» How to complete this task: Repeat the records below exactly, beginning at the first line and finishing with the line that contains "fmax_mhz: 46.60".

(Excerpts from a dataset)
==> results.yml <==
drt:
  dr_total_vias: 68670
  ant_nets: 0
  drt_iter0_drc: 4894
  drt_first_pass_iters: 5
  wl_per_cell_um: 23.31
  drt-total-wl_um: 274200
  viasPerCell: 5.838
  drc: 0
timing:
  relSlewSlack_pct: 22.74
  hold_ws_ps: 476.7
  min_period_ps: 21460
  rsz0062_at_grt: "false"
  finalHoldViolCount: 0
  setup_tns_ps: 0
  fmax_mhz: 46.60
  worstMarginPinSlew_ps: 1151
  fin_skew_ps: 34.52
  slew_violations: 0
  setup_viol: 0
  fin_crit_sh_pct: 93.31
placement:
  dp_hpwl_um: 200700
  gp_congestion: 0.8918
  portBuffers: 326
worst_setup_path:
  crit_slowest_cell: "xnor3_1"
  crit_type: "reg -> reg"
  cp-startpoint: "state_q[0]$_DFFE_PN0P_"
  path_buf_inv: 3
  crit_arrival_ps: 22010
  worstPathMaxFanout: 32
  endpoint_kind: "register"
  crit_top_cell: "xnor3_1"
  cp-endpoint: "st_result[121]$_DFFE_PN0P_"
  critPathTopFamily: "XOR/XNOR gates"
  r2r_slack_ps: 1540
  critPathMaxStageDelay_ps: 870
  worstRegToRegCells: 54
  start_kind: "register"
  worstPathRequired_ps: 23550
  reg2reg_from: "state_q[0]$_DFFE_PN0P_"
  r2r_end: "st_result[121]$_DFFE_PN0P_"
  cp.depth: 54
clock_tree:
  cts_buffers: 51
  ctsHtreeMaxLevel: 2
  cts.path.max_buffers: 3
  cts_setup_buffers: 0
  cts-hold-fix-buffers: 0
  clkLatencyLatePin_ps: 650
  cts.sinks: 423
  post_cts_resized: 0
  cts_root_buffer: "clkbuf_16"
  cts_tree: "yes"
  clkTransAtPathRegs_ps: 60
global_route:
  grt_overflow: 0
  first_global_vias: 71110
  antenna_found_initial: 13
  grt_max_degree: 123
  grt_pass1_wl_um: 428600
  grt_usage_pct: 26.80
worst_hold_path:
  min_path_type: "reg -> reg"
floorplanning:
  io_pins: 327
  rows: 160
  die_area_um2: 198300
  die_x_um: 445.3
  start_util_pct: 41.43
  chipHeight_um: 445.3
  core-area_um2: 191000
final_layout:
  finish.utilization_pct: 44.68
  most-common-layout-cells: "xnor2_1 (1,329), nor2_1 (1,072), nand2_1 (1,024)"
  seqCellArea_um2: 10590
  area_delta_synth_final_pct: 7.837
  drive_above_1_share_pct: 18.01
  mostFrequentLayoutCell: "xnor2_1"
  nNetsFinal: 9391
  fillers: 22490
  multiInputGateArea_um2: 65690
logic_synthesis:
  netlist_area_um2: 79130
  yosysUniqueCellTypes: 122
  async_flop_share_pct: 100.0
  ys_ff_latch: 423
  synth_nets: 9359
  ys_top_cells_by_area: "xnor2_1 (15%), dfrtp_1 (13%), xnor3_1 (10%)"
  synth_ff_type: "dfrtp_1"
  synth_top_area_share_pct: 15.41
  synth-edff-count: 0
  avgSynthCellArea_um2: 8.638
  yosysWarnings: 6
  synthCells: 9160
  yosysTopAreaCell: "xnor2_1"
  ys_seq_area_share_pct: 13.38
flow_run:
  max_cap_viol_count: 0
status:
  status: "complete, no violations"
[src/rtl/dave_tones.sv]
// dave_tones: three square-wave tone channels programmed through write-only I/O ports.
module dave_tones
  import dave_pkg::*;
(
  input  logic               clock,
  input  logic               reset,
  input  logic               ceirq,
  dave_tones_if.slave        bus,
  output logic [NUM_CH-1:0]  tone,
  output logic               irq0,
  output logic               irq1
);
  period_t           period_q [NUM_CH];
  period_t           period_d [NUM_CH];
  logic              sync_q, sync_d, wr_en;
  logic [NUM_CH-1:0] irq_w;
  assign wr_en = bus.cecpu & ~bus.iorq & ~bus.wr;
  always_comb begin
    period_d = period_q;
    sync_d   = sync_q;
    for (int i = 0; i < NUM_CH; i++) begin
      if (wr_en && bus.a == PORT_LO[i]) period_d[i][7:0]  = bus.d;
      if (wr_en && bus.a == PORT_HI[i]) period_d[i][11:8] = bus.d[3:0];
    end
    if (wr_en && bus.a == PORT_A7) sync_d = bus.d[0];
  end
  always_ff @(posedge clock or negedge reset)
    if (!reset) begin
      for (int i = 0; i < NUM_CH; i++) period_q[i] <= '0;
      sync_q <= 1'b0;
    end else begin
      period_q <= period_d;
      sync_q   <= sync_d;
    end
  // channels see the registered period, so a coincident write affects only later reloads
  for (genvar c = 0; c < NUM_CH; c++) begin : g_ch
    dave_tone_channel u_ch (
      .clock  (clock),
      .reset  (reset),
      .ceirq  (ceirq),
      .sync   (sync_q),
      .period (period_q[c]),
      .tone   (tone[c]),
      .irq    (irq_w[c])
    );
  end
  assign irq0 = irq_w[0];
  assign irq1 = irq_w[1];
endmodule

» Response:
==> results.yml <==
drt:
  dr_total_vias: 68670
  ant_nets: 0
  drt_iter0_drc: 4894
  drt_first_pass_iters: 5
  wl_per_cell_um: 23.31
  drt-total-wl_um: 274200
  viasPerCell: 5.838
  drc: 0
timing:
  relSlewSlack_pct: 22.74
  hold_ws_ps: 476.7
  min_period_ps: 21460
  rsz0062_at_grt: "false"
  finalHoldViolCount: 0
  setup_tns_ps: 0
  fmax_mhz: 46.60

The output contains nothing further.